Scoperto col telefonino al concorso per vigili

Vasto. Candidato va in bagno e cerca notizie sul cellulare. Poi abbandona e rinuncia alla prova
VASTO. Un candidato viene sorpreso mentre cerca notizie sul telefonino e per evitare conseguenze preferisce abbandonare. È successo durante le prove scritte del concorso per l’assunzione di 15 agenti di polizia locale che si sono tenute nei giorni scorsi nella palestra ex Salesiani di via Santa Caterina da Siena. Alla selezione concorsuale, ormai alle battute finali, si sono presentati 50 dei 57 candidati ammessi. Tutti i concorrenti, prima dell’esame, sono stati invitati a consegnare telefoni cellulari e qualsiasi altra apparecchiatura elettronica idonea alla comunicazione o alla ricerca di notizie e dati utili.
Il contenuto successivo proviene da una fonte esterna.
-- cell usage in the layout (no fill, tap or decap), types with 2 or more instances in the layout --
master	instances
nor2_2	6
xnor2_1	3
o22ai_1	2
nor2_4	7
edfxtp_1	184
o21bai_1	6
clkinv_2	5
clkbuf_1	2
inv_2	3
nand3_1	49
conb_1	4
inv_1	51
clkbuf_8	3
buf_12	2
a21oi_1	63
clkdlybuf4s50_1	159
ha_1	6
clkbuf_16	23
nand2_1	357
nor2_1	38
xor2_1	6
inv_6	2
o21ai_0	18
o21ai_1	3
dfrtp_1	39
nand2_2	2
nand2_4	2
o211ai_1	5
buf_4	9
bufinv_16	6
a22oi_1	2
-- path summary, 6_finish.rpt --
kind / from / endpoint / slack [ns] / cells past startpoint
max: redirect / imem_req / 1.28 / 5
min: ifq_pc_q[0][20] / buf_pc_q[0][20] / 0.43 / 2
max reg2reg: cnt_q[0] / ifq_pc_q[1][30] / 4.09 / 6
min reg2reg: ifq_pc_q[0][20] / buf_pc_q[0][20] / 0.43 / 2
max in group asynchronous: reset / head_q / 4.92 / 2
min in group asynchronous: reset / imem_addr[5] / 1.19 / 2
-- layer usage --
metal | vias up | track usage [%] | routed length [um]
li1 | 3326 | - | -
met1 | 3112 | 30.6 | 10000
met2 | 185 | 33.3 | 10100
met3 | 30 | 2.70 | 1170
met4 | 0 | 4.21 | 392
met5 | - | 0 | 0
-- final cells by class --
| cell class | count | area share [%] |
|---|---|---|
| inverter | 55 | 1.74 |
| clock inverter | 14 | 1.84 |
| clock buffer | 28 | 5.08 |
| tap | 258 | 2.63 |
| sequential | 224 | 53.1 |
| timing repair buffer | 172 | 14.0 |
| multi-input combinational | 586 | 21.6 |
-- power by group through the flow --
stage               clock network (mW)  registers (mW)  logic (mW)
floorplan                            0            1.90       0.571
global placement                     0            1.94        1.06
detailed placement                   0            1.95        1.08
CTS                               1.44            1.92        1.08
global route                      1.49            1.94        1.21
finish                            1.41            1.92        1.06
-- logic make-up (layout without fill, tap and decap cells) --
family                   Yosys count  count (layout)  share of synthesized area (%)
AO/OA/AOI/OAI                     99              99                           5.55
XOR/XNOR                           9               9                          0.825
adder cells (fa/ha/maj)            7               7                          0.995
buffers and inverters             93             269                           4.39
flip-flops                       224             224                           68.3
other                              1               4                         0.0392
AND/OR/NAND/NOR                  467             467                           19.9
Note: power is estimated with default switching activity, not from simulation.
===== config.mk =====
export PLATFORM = sky130hd
export DESIGN_NAME = fetch_unit
export DESIGN_NICKNAME = d
export VERILOG_FILES = /design/src/rtl/fetch_unit.sv
export SDC_FILE = /design/constraint.sdc
export NUM_CORES = 1
export LEC_CHECK = 0
export ABC_AREA = 1
export CAP_MARGIN = 25
export CELL_PAD_IN_SITES_DETAIL_PLACEMENT = 0
export CELL_PAD_IN_SITES_GLOBAL_PLACEMENT = 2
export CORE_MARGIN = 5
export CORE_UTILIZATION = 30
export CTS_CLUSTER_SIZE = 40
export DETAILED_ROUTE_END_ITERATION = 8
export GPL_ROUTABILITY_DRIVEN = 0
export PLACE_DENSITY = 0.87
export SETUP_SLACK_MARGIN = 0.5
export SYNTH_ARGS = -nofsm -noshare
export SYNTH_HDL_FRONTEND = slang
export SYNTH_SLANG_ARGS = --single-unit

===== constraint.sdc =====
create_clock -name clk -period 9.65 [get_ports clk]
set_clock_uncertainty 0.05 [all_clocks]
set_input_delay 1.4475 -clock clk [delete_from_list [all_inputs] [get_ports clk]]
set_output_delay 1.4475 -clock clk [all_outputs]
set_load 0.01 [all_outputs]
Uno dei candidati però deve essere riuscito ad aggirare i controlli se è vero che, mentre si stava svolgendo la prova, si è allontanato con la scusa di andare in bagno, per essere sorpreso poco dopo dai vigili urbani addetti al servizio di controllo mentre era intento a consultare il telefono cellulare. Per evitare conseguenze ha preferito rinunciare al concorso. In caso contrario sarebbe comunque scattata l’esclusione. Sull’episodio i consiglieri comunali di Fratelli d’Italia Vincenzo Suriani e Francesco Prospero annunciano una interrogazione.
Le prove scritte, consistite nella redazione di un verbale sulla violazione del codice della strada e sulle funzioni della polizia locale, hanno visto impegnati 50 dei 57 candidati ammessi. Il numero dei partecipanti ha subito un forte ridimensionamento dopo le prove di efficienza fisica (corsa, salto in alto e piegamenti delle braccia) e le prove di guida che si sono tenute dal 15 al 30 marzo nel Parco Moscato, lungo via Del Porto. La procedura concorsuale è ormai agli sgoccioli. All’appello mancano solo gli orali. Gli aspiranti vigili devono dimostrare di avere una buona conoscenza del codice della strada, del diritto penale e amministrativo e di tutte quelle materie di competenza della polizia locale. Il superamento delle prove scritte è necessario per la partecipazione alle fasi successive della procedura concorsuale.
Si tratta di un concorso molto atteso non solo perché ci sono in ballo dei posti di lavoro a tempo indeterminato, ma soprattutto perché l’organico della polizia municipale, tra pensionamenti e trasferimenti, è ormai ridotto all’osso. È comunque improbabile, visti i tempi tecnici richiesti dalla correzione dei compiti e dalla predisposizione della graduatoria degli ammessi, che i nuovi agenti possano prendere servizio ad agosto, periodo dell’anno in cui le attività istituzionali subiscono un consistente aumento. Nel frattempo sono stati “stabilizzati”, cioè assunti a tempo indeterminato due agenti con contratto a tempo determinato che hanno maturato i requisiti di legge. Si tratta di Giovanni Cicchini e di Gianmarco Seritti. Il primo è alle dipendenze del Comune di Vasto dal 9 luglio 2018, il secondo dal 19 luglio 2018.